Summary
This multi-institutional analysis examines the critical role of the land sector in achieving the 1.5 °C climate ambition of the Paris Agreement. The authors integrate agricultural emissions, soil carbon dynamics, forestry and land-use change into integrated assessment models to quantify the mitigation contribution required from farming and land systems. The work evaluates trade-offs and feasibility across production-side mitigation, demand-side shifts and nature-based solutions to position the land sector within global climate ambitions.
UK applicability
The findings are relevant to UK policy frameworks on agricultural emissions and land-use change, particularly within the context of net-zero targets and climate commitments.
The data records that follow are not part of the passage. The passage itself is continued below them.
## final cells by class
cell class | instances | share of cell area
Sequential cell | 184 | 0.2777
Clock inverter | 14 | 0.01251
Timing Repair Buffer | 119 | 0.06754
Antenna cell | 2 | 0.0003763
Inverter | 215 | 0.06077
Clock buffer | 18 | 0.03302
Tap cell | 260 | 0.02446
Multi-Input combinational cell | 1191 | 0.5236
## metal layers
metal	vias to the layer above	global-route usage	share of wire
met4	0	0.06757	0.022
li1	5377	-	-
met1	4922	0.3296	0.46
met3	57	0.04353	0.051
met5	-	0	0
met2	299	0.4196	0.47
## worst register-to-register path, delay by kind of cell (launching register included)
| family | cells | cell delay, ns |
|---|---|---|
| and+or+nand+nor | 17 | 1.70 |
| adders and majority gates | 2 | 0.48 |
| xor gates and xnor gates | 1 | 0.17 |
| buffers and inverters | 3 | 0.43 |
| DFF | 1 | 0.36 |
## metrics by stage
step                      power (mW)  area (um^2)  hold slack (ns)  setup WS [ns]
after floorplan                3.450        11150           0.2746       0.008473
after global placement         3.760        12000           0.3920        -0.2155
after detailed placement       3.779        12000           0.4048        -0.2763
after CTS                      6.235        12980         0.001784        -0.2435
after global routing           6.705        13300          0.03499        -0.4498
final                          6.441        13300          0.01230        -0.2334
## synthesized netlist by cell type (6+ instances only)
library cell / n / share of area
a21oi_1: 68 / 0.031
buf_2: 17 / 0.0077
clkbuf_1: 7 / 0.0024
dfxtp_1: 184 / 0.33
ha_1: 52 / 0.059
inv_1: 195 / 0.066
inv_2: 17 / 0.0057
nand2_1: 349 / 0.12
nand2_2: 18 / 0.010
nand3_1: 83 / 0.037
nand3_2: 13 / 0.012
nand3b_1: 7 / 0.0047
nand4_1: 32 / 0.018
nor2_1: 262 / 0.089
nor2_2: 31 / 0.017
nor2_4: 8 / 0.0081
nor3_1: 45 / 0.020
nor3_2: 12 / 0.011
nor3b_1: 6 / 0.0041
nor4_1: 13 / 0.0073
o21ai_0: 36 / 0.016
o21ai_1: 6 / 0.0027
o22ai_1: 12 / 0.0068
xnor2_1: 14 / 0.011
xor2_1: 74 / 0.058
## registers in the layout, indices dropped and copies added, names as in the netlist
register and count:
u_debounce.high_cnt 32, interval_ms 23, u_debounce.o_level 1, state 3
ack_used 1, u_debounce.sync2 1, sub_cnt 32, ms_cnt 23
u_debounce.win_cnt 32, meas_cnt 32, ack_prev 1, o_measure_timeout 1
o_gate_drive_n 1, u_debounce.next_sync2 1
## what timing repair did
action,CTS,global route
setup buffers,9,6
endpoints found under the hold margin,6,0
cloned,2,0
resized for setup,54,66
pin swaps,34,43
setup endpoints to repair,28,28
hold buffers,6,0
$ cat config.mk
export PLATFORM = sky130hd
export DESIGN_NAME = tcgr_core
export DESIGN_NICKNAME = d
export VERILOG_FILES = /design/src/tcgr_pkg.sv /design/src/tcgr_tc_inc.sv /design/src/tcgr_core.sv
export SDC_FILE = /design/constraint.sdc
export NUM_CORES = 1
export LEC_CHECK = 0
export ABC_AREA = 1
export BUFFER_PORTS_ARGS = -buffer_cell sky130_fd_sc_hd__buf_2
export CAP_MARGIN = 30
export CELL_PAD_IN_SITES_DETAIL_PLACEMENT = 0
export CELL_PAD_IN_SITES_GLOBAL_PLACEMENT = 1
export CORE_MARGIN = 4
export CORE_UTILIZATION = 47
export CTS_CLUSTER_SIZE = 14
export DETAILED_ROUTE_END_ITERATION = 10
export PLACE_DENSITY = 0.95
export SYNTH_ARGS = -nofsm -noshare
export SYNTH_HDL_FRONTEND = slang
export SYNTH_SLANG_ARGS = --single-unit
$ cat constraint.sdc
create_clock -name clk -period 23.1 [get_ports clk]
set_input_delay 6.93 -clock clk [delete_from_list [all_inputs] [get_ports clk]]
set_output_delay 6.93 -clock clk [all_outputs]
set_load 0.01 [all_outputs]
$ cat src/tcgr_pkg.sv
package tcgr_pkg;

	// Timecode value in BCD-free binary fields
	typedef struct packed {
		logic [4:0] hours;
		logic [5:0] minutes;
		logic [5:0] seconds;
		logic [4:0] frames;
	} tcgr_tc_s;

	// Frame rate: drop-frame flag and highest frame number
	typedef struct packed {
		logic drop;
		logic [4:0] last_frame;
	} tcgr_rate_s;

	// Timecode modes, one-hot
	typedef enum logic [6:0] {
		TCGR_REC_GATED = 7'h01,
		TCGR_FREE_RUN = 7'h02,
		TCGR_CLOCK_LOCKED = 7'h04,
		TCGR_FOLLOW_STOP = 7'h08,
		TCGR_FOLLOW_AUTO = 7'h10,
		TCGR_FOLLOW_KEEP = 7'h20,
		TCGR_FOLLOW_AUTO_KEEP = 7'h40
	} tcgr_mode_e;

	// Automatic record sequencer
	typedef enum logic [2:0] {
		TCGR_AR_IDLE = 3'h1,
		TCGR_AR_HOLD = 3'h2,
		TCGR_AR_REC = 3'h4
	} tcgr_ar_e;

	localparam logic [4:0] TCGR_LAST_HOUR = 5'h17;
	localparam logic [5:0] TCGR_LAST_MINSEC = 6'h3B;
	localparam logic [4:0] TCGR_DF_FIRST_FRAME = 5'h02;
	localparam logic [4:0] TCGR_ND_FIRST_FRAME = 5'h00;
	localparam logic [5:0] TCGR_DF_KEEP_MINUTES = 6'h0A;
	// Frame ticks without incoming frames before the input counts as lost
	localparam logic [2:0] TCGR_LOSS_FRAMES = 3'h2;
	localparam tcgr_tc_s TCGR_TC_RESET = '0;
	localparam logic [31:0] TCGR_UBITS_RESET = 32'h0000_0000;

endpackage

$ cat src/tcgr_tc_inc.sv
`timescale 1ns/1ps
module tcgr_tc_inc (
	// Current value and rate
	input wire tcgr_pkg::tcgr_tc_s tc_in,
	input wire tcgr_pkg::tcgr_rate_s rate,
	// Value one frame later
	output tcgr_pkg::tcgr_tc_s tc_out
);

	always_comb begin
		tc_out = tc_in;
		if (tc_in.frames >= rate.last_frame) begin
			tc_out.frames = 5'h00;
			if (tc_in.seconds >= tcgr_pkg::TCGR_LAST_MINSEC) begin
				tc_out.seconds = 6'h00;
				if (tc_in.minutes >= tcgr_pkg::TCGR_LAST_MINSEC) begin
					tc_out.minutes = 6'h00;
					tc_out.hours = (tc_in.hours >= tcgr_pkg::TCGR_LAST_HOUR) ? 5'h00 : tc_in.hours + 5'h01;
				end else begin
					tc_out.minutes = tc_in.minutes + 6'h01;
				end
				// Frames 00 and 01 skipped at each new minute but every tenth
				if (rate.drop && (tc_out.minutes % tcgr_pkg::TCGR_DF_KEEP_MINUTES) != 6'h00) begin
					tc_out.frames = tcgr_pkg::TCGR_DF_FIRST_FRAME;
				end
			end else begin
				tc_out.seconds = tc_in.seconds + 6'h01;
			end
		end else begin
			tc_out.frames = tc_in.frames + 5'h01;
		end
	end

endmodule // tcgr_tc_inc
[config.mk]
export PLATFORM = sky130hd
export DESIGN_NAME = data_transfer_instructions
export DESIGN_NICKNAME = d
export VERILOG_FILES = /design/src/transfer_pkg.sv /design/src/flag_calc.sv /design/src/data_transfer_instructions.sv
export SDC_FILE = /design/constraint.sdc
export NUM_CORES = 1
export LEC_CHECK = 0
export BUFFER_PORTS_ARGS = -buffer_cell sky130_fd_sc_hd__buf_2
export CAP_MARGIN = 20
export CORE_MARGIN = 8
export CORE_UTILIZATION = 46
export CTS_CLUSTER_SIZE = 25
export DETAILED_ROUTE_END_ITERATION = 16
export HOLD_SLACK_MARGIN = 0.05
export PLACE_DENSITY = 0.78
export REMOVE_ABC_BUFFERS = 1
export SKIP_CTS_REPAIR_TIMING = 1
export SLEW_MARGIN = 25
export SYNTH_ARGS = -nofsm -noshare
export SYNTH_HDL_FRONTEND = slang
export SYNTH_SLANG_ARGS = --single-unit
[constraint.sdc]
create_clock -name clk_sys -period 8.7 [get_ports clk_sys]
set_clock_uncertainty 0.1 [all_clocks]
set_input_delay 0.435 -clock clk_sys [delete_from_list [all_inputs] [get_ports clk_sys]]
set_output_delay 0.435 -clock clk_sys [all_outputs]
set_load 0.1 [all_outputs]
[src/transfer_pkg.sv]
// Shared constants and enumerations for the data-transfer execution block.
// Assumes the core supplies one operation request at a time while the block is idle.
package transfer_pkg;

    localparam int          DATA_W       = 8;
    localparam int          ADDR_W       = 8;
    localparam int          IO_ADDR_W    = 6;
    localparam int          TIMER_W      = 16;
    localparam logic [7:0]  BIT_ADDR_MAX = 8'h3F;
    localparam logic [7:0]  WORK_RESET   = 8'h00;
    localparam logic [15:0] SNAP_RESET   = 16'h0000;
    localparam logic [7:0]  ADDR_STEP    = 8'h01;

    // Operation codes presented on opCode together with opStart.
    typedef enum logic [3:0] {
        OP_LOAD_IMM             = 4'h0,
        OP_STORE_MEM            = 4'h1,
        OP_LOAD_MEM             = 4'h2,
        OP_LOAD_IO              = 4'h3,
        OP_STORE_IO             = 4'h4,
        OP_TIMER_READ_TO_RAM    = 4'h5,
        OP_TIMER_WRITE_FROM_RAM = 4'h6,
        OP_ADD_MEM              = 4'h7,
        OP_SUB_MEM              = 4'h8,
        OP_BIT_SET              = 4'h9,
        OP_BIT_CLEAR            = 4'hA
    } op_t;

    typedef enum logic [5:0] {
        ST_IDLE    = 6'h01,
        ST_MEMDATA = 6'h02,
        ST_IODATA  = 6'h04,
        ST_WRHI    = 6'h08,
        ST_TLO     = 6'h10,
        ST_THI     = 6'h20
    } state_t;

endpackage : transfer_pkg

[src/flag_calc.sv]
// Eight-bit add or subtract with the four arithmetic status flags.
// Purely combinational; the caller registers whatever it keeps.
module flag_calc
    import transfer_pkg::*;
(
    input  wire logic [7:0] opA,
    input  wire logic [7:0] opB,
    input  wire logic       subtract,
    output logic      [7:0] result,
    output logic            zero,
    output logic            carry,
    output logic            halfCarry,
    output logic            overflow
);

    logic [8:0] wide;
    logic [4:0] lowWide;

    always_comb begin
        if (subtract) begin
            wide    = {1'b0, opA} - {1'b0, opB};
            lowWide = {1'b0, opA[3:0]} - {1'b0, opB[3:0]};
        end else begin
            wide    = {1'b0, opA} + {1'b0, opB};
            lowWide = {1'b0, opA[3:0]} + {1'b0, opB[3:0]};
        end
        result    = wide[7:0];
        zero      = (wide[7:0] == 8'h00);
        // Bit 8 of the wide sum is carry out on add and borrow on subtract.
        carry     = wide[8];
        halfCarry = lowWide[4];
        if (subtract) begin
            overflow = (opA[7] != opB[7]) && (wide[7] != opA[7]);
        end else begin
            overflow = (opA[7] == opB[7]) && (wide[7] != opA[7]);
        end
    end

endmodule : flag_calc
[src/rtl/bgd_guard.sv]
// Beam guard test handling, beam safety outputs, heartbeat and diagnostics.
// Assumes pin levels arrive asynchronously; fault_code_in is on clk_sys.
`timescale 1ns/1ps
module bgd_guard #(
	parameter int BEAM_COUNT    = 4,
	parameter int MS_CYCLES     = bgd_pkg::MS_CYCLES,
	parameter int HB_HALF_MS    = bgd_pkg::HB_HALF_MS,
	parameter int TEST_LIMIT_MS = bgd_pkg::TEST_LIMIT_MS,
	parameter int TX_RESTART_MS = bgd_pkg::TX_RESTART_MS,
	parameter int RX_RESTART_MS = bgd_pkg::RX_RESTART_MS
) (
	input  wire logic       clk_sys,
	input  wire logic       sys_rst,
	input  wire logic       test_pin_high,
	input  wire logic       supply_a_pos,
	input  wire logic       supply_b_pos,
	input  wire logic [3:0] beam_clear,
	input  wire logic       ambient_interference,
	input  wire logic       output_cross_circuit,
	input  wire logic       output_short_gnd,
	input  wire logic       output_short_vcc,
	input  wire logic       supply_undervoltage,
	input  wire logic       supply_overvoltage,
	input  wire logic       receiver_hw_fault,
	input  wire logic       tx_test_input_problem,
	input  wire logic       tx_hw_fault,
	input  wire logic [7:0] fault_code_in,
	output logic            beam1_safety_output,
	output logic            beam2_safety_output,
	output logic            beam3_safety_output,
	output logic            beam4_safety_output,
	output logic            shared_heartbeat_output,
	output logic            optical_channel_one,
	output logic            optical_channel_two,
	output logic            external_test_active,
	output logic            error_active,
	output logic            code_is_error,
	output logic [7:0]      correctable_error_code,
	output logic            code_is_fault,
	output logic [7:0]      internal_fault_code,
	output logic            display_digit_eight,
	output logic            transmitter_status_lamp
);
	localparam int MW = bgd_pkg::MS_W;
	localparam int CW = bgd_pkg::CNT_W;

	typedef struct packed {
		bgd_pkg::bgd_err_st_t st;
		logic [MW-1:0]        ms_cnt;
		logic                 tick;
		logic [CW-1:0]        hb_ms;
		logic                 hb;
		logic                 ext;
		logic [3:0]           off_mask;
		logic [CW-1:0]        test_ms;
		logic                 test_over;
		logic [CW-1:0]        rst_ms;
		logic                 is_err;
		logic [7:0]           code;
		logic                 is_fault;
		logic [7:0]           fcode;
		logic                 digit8;
		logic [CW-1:0]        tx_ms;
		logic                 tx_hold;
		logic [3:0]           beam;
		logic                 ch1;
		logic                 ch2;
	} bgd_state_t;

	bgd_state_t s_q;
	bgd_state_t s_d;

	bgd_sync_if #(.W(bgd_pkg::SYN_W)) syn_if ();
	logic [bgd_pkg::SYN_W-1:0] syn;

	assign syn_if.raw = {tx_hw_fault, tx_test_input_problem, receiver_hw_fault,
		supply_overvoltage, supply_undervoltage, output_short_vcc, output_short_gnd,
		output_cross_circuit, ambient_interference, beam_clear, supply_b_pos,
		supply_a_pos, test_pin_high};
	assign syn = syn_if.sync;

	bgd_sync #(.W(bgd_pkg::SYN_W)) u_sync (
		.clk_sys (clk_sys),
		.sys_rst (sys_rst),
		.port    (syn_if.snk)
	);

	logic       cond;
	logic       hw;
	logic [7:0] ecode;
	logic       txc;
	logic       running;

	always_comb
	begin
		s_d = s_q;
		// Free-running millisecond tick
		s_d.tick   = (s_q.ms_cnt == MW'(MS_CYCLES - 1));
		s_d.ms_cnt = s_d.tick ? '0 : s_q.ms_cnt + 1'b1;

		s_d.ext = !syn[bgd_pkg::P_TEST];
		if (!s_d.ext)
		begin
			s_d.off_mask  = '0;
			s_d.test_ms   = '0;
			s_d.test_over = 1'b0;
		end
		else if (!s_q.ext)
			s_d.off_mask = 4'h1;
		else if (s_q.tick)
		begin
			s_d.off_mask = {s_q.off_mask[2:0], 1'b1};
			if (s_q.test_ms != CW'(TEST_LIMIT_MS))
				s_d.test_ms = s_q.test_ms + 1'b1;
			else
				s_d.test_over = 1'b1;
		end

		// Supply faults rank first; a dead supply makes other flags suspect
		hw = syn[bgd_pkg::P_RX_HW];
		if (syn[bgd_pkg::P_UNDERV])
			ecode = bgd_pkg::ERR_UNDERV;
		else if (syn[bgd_pkg::P_OVERV])
			ecode = bgd_pkg::ERR_OVERV;
		else if (syn[bgd_pkg::P_AMBIENT])
			ecode = bgd_pkg::ERR_AMBIENT;
		else if (syn[bgd_pkg::P_CROSS])
			ecode = bgd_pkg::ERR_CROSS;
		else if (syn[bgd_pkg::P_SHORT_GND])
			ecode = bgd_pkg::ERR_SHORT_GND;
		else if (syn[bgd_pkg::P_SHORT_VCC])
			ecode = bgd_pkg::ERR_SHORT_VCC;
		else
			ecode = bgd_pkg::ERR_TEST_TIME;
		cond = hw || s_q.test_over || (|syn[bgd_pkg::P_OVERV:bgd_pkg::P_AMBIENT]);

		case (s_q.st)
			bgd_pkg::ST_RUN:
			begin
				if (cond)
					s_d.st = bgd_pkg::ST_HOLD;
			end
			bgd_pkg::ST_HOLD:
			begin
				// Code held until restart, then rechecked
				if (s_q.tick)
				begin
					if (s_q.rst_ms == CW'(RX_RESTART_MS - 1))
					begin
						s_d.rst_ms = '0;
						if (!cond)
						begin
							s_d.st       = bgd_pkg::ST_RUN;
							s_d.is_err   = 1'b0;
							s_d.is_fault = 1'b0;
							s_d.digit8   = 1'b0;
							s_d.code     = '0;
							s_d.fcode    = '0;
						end
					end
					else
						s_d.rst_ms = s_q.rst_ms + 1'b1;
				end
			end
			default:
				s_d.st = bgd_pkg::ST_RUN;
		endcase

		// Latch on entry and on a restart that still sees the condition
		if (cond && (s_q.st == bgd_pkg::ST_RUN
			|| (s_q.tick && s_q.rst_ms == CW'(RX_RESTART_MS - 1))))
		begin
			s_d.rst_ms   = '0;
			s_d.is_fault = hw;
			s_d.is_err   = !hw;
			s_d.digit8   = hw;
			s_d.fcode    = hw ? fault_code_in : 8'h00;
			s_d.code     = hw ? 8'h00 : ecode;
		end

		// Heartbeat runs only in internal test with no error
		running = (s_d.st == bgd_pkg::ST_RUN) && !s_d.ext;
		if (!running)
		begin
			s_d.hb    = 1'b0;
			s_d.hb_ms = '0;
		end
		else if (s_q.tick)
		begin
			if (s_q.hb_ms == CW'(HB_HALF_MS - 1))
			begin
				s_d.hb    = !s_q.hb;
				s_d.hb_ms = '0;
			end
			else
				s_d.hb_ms = s_q.hb_ms + 1'b1;
		end

		for (int i = 0; i < 4; i++)
			s_d.beam[i] = syn[bgd_pkg::P_BEAM + i]
				&& (i < BEAM_COUNT)
				&& !s_d.off_mask[i]
				&& (s_d.st == bgd_pkg::ST_RUN);

		s_d.ch1 = syn[bgd_pkg::P_SUP_A] && !syn[bgd_pkg::P_SUP_B];
		s_d.ch2 = !syn[bgd_pkg::P_SUP_A] && syn[bgd_pkg::P_SUP_B];

		// Transmitter side: shorter restart, lamp follows its hold
		txc = syn[bgd_pkg::P_TX_TEST] || syn[bgd_pkg::P_TX_HW];
		if (!s_q.tx_hold)
		begin
			s_d.tx_hold = txc;
			s_d.tx_ms   = '0;
		end
		else if (s_q.tick)
		begin
			if (s_q.tx_ms == CW'(TX_RESTART_MS - 1))
			begin
				s_d.tx_hold = txc;
				s_d.tx_ms   = '0;
			end
			else
				s_d.tx_ms = s_q.tx_ms + 1'b1;
		end
	end

	always_ff @(posedge clk_sys)
	begin
		if (sys_rst)
			s_q <= '0;
		else
			s_q <= s_d;
	end

	assign beam1_safety_output     = s_q.beam[0];
	assign beam2_safety_output     = s_q.beam[1];
	assign beam3_safety_output     = s_q.beam[2];
	assign beam4_safety_output     = s_q.beam[3];
	assign shared_heartbeat_output = s_q.hb;
	assign optical_channel_one     = s_q.ch1;
	assign optical_channel_two     = s_q.ch2;
	assign external_test_active    = s_q.ext;
	assign error_active            = (s_q.st == bgd_pkg::ST_HOLD);
	assign code_is_error           = s_q.is_err;
	assign correctable_error_code  = s_q.code;
	assign code_is_fault           = s_q.is_fault;
	assign internal_fault_code     = s_q.fcode;
	assign display_digit_eight     = s_q.digit8;
	assign transmitter_status_lamp = s_q.tx_hold;

	// Checking helpers: cycles between heartbeat edges
	localparam int HB_PERIOD = HB_HALF_MS * MS_CYCLES;
	logic [31:0] h_cnt;
	logic        h_seen;
	logic        hb_prev;
	logic        h_run;
	assign h_run = (s_q.st == bgd_pkg::ST_RUN) && !s_q.ext;

	always_ff @(posedge clk_sys)
	begin
		if (sys_rst)
		begin
			h_cnt   <= '0;
			h_seen  <= 1'b0;
			hb_prev <= 1'b0;
		end
		else
		begin
			hb_prev <= s_q.hb;
			h_cnt   <= (s_q.hb != hb_prev) ? 32'h0000_0000 : h_cnt + 1'b1;
			h_seen  <= h_run && (h_seen || s_q.hb != hb_prev);
		end
	end
endmodule : bgd_guard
UK farming systems (predominantly pasture-based livestock and arable cereals) will be subject to similar mitigation pathways modelled at the global scale, though localisation of trade-offs and feasibility would require additional analysis.
Key measures
Greenhouse gas emission reductions from land sector; soil carbon sequestration potential; land-use change contributions; feasibility of different mitigation pathways
Outcomes reported
The paper quantifies the mitigation contribution required from the land sector (agriculture, forestry and land-use change) to support the 1.5 °C climate goal, and evaluates feasibility and trade-offs across production-side mitigation, demand-side shifts and nature-based solutions. The work integrates agricultural emissions, soil carbon dynamics and forestry into integrated assessment models.